(Data for the task)

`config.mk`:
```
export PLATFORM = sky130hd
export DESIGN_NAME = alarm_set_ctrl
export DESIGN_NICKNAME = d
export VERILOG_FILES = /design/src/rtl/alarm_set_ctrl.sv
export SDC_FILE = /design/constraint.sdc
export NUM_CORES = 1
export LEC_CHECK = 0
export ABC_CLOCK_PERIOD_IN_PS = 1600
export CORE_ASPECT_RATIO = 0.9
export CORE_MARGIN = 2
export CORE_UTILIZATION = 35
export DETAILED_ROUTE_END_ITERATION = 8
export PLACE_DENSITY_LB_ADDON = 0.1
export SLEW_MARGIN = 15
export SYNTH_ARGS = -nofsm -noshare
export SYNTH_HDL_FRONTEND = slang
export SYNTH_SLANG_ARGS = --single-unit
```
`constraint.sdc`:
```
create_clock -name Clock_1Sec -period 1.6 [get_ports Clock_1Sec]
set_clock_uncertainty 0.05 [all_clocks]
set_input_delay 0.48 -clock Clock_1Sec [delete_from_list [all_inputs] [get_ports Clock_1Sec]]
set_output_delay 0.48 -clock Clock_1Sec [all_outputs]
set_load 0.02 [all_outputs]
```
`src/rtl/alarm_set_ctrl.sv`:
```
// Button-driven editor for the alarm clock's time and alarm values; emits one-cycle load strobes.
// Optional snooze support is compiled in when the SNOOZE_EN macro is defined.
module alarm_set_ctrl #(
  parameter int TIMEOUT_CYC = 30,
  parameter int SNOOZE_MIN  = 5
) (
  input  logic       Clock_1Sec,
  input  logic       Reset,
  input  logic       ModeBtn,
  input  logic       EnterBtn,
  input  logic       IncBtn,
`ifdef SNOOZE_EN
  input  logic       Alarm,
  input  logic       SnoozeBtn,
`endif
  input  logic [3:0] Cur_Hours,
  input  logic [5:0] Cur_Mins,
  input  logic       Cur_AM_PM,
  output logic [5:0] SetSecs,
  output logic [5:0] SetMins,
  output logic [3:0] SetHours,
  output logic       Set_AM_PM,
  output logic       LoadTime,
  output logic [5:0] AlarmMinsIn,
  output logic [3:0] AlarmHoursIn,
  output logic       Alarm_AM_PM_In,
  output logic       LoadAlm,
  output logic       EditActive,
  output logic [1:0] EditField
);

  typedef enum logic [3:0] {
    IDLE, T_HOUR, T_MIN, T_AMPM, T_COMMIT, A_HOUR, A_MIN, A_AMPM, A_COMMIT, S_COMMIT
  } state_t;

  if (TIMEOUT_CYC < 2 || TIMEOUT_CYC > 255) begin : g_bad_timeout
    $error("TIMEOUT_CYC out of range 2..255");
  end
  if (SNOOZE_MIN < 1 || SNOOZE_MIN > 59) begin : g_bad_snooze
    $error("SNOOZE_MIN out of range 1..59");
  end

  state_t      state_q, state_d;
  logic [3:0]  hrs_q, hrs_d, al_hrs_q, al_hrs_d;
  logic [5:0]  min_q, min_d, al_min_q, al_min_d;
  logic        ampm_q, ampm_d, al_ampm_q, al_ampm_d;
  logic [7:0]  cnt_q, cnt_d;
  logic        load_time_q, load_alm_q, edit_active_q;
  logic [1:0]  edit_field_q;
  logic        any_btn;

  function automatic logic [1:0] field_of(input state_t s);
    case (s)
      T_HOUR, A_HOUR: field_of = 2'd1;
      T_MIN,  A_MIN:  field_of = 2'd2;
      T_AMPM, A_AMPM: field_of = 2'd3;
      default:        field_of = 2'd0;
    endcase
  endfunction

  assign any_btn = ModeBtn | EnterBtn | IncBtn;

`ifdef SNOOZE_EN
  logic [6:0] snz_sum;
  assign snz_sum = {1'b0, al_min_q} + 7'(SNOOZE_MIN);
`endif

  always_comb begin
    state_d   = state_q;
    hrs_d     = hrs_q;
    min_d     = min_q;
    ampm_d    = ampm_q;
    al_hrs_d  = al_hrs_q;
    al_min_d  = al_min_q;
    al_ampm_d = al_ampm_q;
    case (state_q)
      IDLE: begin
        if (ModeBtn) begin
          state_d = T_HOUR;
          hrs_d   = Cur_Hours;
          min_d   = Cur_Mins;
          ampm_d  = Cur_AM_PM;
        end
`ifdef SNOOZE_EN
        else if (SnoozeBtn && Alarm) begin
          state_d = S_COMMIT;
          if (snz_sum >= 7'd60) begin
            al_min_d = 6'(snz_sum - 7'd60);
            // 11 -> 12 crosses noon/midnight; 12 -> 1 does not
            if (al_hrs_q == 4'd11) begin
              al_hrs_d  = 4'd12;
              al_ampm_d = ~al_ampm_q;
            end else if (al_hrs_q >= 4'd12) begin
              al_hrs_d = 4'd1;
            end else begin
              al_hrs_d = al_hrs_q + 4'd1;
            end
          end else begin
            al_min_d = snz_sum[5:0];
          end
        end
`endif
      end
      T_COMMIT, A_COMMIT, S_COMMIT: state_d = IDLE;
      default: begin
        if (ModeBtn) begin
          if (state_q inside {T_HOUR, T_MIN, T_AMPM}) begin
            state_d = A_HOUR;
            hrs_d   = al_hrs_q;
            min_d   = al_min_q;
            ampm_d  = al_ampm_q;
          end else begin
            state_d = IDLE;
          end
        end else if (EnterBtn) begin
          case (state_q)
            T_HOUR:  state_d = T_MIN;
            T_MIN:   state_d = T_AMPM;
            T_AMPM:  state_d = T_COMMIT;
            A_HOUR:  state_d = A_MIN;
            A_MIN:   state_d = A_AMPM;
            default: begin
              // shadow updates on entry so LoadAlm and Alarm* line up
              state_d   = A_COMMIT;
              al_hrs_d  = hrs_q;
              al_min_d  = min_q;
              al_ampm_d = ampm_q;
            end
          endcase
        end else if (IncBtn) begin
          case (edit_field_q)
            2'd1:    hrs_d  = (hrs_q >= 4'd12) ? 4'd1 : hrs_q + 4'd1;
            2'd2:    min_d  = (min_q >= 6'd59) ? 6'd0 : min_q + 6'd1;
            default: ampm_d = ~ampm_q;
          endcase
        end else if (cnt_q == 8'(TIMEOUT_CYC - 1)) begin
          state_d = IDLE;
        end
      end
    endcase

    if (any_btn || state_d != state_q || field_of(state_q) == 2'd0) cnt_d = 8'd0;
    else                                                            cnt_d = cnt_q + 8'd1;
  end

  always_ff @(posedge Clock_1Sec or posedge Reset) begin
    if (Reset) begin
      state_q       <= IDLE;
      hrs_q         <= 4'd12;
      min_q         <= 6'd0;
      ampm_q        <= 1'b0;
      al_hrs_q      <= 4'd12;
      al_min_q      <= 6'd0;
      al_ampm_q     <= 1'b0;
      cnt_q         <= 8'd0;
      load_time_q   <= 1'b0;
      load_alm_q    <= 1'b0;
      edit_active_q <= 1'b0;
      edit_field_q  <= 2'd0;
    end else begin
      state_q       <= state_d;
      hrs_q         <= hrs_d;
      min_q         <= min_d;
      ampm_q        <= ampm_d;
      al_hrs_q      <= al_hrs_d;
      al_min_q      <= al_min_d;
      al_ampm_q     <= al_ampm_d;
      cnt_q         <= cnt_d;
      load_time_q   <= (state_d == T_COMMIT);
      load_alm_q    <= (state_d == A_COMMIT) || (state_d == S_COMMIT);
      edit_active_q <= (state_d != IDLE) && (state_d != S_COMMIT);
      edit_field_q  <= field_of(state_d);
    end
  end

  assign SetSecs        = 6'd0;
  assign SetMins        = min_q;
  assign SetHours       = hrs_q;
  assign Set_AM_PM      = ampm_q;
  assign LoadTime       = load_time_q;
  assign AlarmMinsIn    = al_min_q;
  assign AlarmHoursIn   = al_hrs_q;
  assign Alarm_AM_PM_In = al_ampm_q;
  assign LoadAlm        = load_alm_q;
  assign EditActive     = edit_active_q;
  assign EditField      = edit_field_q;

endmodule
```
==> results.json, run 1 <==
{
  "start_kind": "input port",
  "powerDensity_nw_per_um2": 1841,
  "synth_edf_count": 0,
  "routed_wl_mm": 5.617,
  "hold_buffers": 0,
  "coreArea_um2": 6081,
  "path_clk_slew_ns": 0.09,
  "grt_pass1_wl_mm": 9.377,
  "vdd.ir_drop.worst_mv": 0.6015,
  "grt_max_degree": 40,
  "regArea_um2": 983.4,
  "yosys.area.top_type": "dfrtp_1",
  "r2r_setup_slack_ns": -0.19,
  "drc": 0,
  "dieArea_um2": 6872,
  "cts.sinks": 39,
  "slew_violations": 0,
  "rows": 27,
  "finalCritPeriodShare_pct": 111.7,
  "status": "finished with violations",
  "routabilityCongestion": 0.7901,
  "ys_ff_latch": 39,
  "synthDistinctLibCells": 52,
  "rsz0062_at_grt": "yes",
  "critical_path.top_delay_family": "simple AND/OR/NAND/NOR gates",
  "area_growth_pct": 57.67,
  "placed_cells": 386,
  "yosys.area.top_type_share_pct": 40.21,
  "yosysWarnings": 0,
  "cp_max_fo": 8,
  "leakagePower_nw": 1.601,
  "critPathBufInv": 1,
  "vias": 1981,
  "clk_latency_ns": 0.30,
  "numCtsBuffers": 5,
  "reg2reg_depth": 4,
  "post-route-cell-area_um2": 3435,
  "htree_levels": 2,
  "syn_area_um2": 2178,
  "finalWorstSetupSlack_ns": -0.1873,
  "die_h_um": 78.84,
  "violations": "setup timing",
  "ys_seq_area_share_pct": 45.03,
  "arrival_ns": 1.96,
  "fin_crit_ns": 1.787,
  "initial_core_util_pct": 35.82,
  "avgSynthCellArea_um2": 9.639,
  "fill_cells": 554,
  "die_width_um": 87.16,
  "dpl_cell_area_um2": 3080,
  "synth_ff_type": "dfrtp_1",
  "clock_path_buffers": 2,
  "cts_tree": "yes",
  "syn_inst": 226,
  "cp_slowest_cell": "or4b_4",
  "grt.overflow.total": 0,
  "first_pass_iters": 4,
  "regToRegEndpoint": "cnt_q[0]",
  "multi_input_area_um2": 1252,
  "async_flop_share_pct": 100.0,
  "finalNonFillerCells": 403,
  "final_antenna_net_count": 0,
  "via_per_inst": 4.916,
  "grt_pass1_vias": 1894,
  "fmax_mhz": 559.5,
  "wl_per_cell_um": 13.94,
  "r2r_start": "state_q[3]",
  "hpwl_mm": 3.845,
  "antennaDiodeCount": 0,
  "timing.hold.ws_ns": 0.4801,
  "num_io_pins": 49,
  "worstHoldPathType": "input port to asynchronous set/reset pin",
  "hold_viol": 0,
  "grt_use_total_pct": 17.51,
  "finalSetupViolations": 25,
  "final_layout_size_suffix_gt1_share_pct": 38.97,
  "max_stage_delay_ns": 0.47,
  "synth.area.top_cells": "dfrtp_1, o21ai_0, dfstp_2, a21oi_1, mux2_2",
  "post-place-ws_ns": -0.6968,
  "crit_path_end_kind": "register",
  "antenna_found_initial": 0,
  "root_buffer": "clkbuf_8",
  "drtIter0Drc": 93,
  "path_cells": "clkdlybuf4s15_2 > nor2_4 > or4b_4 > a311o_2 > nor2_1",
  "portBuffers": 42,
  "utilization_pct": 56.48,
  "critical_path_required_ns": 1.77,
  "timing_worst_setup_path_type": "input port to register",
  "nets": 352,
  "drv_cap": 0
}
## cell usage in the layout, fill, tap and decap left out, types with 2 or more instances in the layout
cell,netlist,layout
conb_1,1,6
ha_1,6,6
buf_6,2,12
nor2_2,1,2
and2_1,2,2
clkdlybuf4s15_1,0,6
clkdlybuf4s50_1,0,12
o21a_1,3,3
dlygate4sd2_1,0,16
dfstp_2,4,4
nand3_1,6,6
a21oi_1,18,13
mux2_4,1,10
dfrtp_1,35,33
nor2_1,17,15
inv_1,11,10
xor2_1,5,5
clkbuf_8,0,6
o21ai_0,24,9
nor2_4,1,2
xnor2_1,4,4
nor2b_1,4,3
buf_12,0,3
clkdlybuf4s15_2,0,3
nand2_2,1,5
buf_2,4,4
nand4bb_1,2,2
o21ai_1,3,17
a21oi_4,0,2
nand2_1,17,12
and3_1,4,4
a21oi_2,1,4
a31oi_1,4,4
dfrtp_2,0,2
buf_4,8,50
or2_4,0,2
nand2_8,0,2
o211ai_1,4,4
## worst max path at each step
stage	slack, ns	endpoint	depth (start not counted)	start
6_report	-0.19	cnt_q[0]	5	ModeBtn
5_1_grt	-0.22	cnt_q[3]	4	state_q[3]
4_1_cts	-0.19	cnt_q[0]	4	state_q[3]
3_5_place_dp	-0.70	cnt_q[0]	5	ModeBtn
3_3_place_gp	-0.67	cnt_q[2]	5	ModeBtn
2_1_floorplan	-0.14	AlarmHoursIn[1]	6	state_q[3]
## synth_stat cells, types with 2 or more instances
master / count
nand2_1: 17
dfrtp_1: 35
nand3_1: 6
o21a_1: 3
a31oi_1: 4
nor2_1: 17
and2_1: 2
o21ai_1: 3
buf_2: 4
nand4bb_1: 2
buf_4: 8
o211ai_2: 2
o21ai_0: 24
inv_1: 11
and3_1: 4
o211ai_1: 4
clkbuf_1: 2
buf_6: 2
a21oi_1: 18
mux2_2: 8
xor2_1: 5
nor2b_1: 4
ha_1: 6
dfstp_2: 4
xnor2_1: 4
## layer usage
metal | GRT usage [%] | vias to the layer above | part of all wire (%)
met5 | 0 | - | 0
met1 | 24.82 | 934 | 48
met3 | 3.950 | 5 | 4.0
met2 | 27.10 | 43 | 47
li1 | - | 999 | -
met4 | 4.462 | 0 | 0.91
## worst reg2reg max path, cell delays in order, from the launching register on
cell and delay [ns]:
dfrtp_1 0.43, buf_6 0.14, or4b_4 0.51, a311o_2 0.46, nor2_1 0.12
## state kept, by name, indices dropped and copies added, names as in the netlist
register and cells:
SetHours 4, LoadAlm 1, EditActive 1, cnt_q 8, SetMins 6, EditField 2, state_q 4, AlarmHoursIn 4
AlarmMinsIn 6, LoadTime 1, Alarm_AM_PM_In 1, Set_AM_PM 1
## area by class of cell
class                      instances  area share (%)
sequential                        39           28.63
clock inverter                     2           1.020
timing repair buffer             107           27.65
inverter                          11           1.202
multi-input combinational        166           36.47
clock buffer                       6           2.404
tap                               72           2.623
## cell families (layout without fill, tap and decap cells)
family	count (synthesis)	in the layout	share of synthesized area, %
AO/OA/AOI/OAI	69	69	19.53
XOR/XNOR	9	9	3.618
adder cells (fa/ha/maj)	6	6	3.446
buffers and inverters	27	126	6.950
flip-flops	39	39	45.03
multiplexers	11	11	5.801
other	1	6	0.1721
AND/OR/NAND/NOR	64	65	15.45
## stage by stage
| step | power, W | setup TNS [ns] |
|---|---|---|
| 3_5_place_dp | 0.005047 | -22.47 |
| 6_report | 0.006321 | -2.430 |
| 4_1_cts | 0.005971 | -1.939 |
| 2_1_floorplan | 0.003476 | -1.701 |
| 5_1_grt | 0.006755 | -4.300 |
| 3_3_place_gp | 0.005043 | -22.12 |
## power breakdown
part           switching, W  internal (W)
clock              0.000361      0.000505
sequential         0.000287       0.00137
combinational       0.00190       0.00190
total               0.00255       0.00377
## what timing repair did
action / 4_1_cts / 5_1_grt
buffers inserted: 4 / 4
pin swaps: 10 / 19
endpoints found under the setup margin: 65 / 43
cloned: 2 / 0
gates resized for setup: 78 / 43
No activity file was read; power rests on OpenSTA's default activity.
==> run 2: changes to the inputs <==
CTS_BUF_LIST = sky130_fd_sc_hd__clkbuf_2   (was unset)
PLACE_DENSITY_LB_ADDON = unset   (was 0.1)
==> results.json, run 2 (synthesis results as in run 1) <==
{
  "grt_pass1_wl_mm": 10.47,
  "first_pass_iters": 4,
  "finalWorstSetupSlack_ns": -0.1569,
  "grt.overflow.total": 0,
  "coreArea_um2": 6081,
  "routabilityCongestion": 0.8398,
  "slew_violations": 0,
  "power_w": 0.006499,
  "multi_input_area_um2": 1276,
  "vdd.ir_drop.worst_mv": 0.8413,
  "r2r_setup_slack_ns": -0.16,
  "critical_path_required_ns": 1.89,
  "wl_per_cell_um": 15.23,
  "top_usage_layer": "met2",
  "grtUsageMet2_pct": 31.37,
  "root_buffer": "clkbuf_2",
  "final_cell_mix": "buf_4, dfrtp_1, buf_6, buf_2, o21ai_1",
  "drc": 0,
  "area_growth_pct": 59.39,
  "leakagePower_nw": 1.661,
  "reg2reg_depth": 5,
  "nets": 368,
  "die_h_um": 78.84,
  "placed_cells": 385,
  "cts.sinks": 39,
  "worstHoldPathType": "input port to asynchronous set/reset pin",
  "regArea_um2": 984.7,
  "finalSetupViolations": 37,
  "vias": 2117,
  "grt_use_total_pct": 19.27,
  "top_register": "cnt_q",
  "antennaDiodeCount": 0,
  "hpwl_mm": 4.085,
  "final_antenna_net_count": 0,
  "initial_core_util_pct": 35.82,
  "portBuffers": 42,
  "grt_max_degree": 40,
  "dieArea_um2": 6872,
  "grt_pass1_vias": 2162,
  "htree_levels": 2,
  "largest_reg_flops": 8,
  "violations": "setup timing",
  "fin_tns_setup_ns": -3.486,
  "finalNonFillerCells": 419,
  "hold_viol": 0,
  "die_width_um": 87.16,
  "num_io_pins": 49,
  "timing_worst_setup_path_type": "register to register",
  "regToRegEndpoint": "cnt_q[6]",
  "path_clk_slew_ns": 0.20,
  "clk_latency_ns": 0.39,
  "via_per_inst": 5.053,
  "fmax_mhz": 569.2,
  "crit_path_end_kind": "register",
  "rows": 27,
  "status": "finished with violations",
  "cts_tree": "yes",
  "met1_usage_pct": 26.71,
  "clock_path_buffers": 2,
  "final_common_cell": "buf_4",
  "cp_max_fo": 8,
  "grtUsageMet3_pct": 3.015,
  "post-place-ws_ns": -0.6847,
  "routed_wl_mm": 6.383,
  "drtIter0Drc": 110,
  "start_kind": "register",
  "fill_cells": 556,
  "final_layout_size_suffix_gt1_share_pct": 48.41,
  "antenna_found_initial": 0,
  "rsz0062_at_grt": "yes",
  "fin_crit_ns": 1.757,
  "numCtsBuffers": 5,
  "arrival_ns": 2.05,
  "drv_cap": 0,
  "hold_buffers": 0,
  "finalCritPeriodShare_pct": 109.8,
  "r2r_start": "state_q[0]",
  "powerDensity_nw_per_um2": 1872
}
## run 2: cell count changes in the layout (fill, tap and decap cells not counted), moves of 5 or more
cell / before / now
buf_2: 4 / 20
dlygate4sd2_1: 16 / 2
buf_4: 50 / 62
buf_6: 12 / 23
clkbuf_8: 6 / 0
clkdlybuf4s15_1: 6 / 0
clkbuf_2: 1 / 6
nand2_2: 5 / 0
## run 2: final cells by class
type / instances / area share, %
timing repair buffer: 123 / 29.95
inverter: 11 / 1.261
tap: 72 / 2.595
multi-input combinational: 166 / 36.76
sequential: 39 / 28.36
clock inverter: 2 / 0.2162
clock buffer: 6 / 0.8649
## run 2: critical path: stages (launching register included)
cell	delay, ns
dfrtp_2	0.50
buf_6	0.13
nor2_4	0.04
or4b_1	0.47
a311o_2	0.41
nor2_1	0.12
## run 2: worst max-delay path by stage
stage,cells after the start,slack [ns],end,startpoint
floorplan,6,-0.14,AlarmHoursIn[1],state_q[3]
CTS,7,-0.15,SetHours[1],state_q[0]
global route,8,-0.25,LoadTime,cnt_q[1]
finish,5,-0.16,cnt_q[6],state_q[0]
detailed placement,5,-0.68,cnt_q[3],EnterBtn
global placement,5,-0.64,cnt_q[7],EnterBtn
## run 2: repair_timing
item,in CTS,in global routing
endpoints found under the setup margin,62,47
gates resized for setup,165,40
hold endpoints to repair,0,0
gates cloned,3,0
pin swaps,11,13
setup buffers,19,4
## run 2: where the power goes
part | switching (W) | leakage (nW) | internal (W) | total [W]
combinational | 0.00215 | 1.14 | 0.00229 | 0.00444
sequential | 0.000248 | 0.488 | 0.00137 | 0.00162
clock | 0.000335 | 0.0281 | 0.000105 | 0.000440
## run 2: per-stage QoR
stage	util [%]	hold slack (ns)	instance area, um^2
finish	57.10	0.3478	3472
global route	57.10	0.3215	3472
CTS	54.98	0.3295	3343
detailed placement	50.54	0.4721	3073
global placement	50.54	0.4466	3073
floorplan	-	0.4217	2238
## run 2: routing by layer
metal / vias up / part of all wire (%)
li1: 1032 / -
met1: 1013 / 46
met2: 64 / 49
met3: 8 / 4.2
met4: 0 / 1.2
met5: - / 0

(End Data for the task)

§ Exercise details
Copy out, word for word, the part of the entries above that begins at the line with "a31oi_1,4,4" and ends at the line with "met3 | 3.950 | 5 | 4.0", including both.

§ Answer below
a31oi_1,4,4
dfrtp_2,0,2
buf_4,8,50
or2_4,0,2
nand2_8,0,2
o211ai_1,4,4
## worst max path at each step
stage	slack, ns	endpoint	depth (start not counted)	start
6_report	-0.19	cnt_q[0]	5	ModeBtn
5_1_grt	-0.22	cnt_q[3]	4	state_q[3]
4_1_cts	-0.19	cnt_q[0]	4	state_q[3]
3_5_place_dp	-0.70	cnt_q[0]	5	ModeBtn
3_3_place_gp	-0.67	cnt_q[2]	5	ModeBtn
2_1_floorplan	-0.14	AlarmHoursIn[1]	6	state_q[3]
## synth_stat cells, types with 2 or more instances
master / count
nand2_1: 17
dfrtp_1: 35
nand3_1: 6
o21a_1: 3
a31oi_1: 4
nor2_1: 17
and2_1: 2
o21ai_1: 3
buf_2: 4
nand4bb_1: 2
buf_4: 8
o211ai_2: 2
o21ai_0: 24
inv_1: 11
and3_1: 4
o211ai_1: 4
clkbuf_1: 2
buf_6: 2
a21oi_1: 18
mux2_2: 8
xor2_1: 5
nor2b_1: 4
ha_1: 6
dfstp_2: 4
xnor2_1: 4
## layer usage
metal | GRT usage [%] | vias to the layer above | part of all wire (%)
met5 | 0 | - | 0
met1 | 24.82 | 934 | 48
met3 | 3.950 | 5 | 4.0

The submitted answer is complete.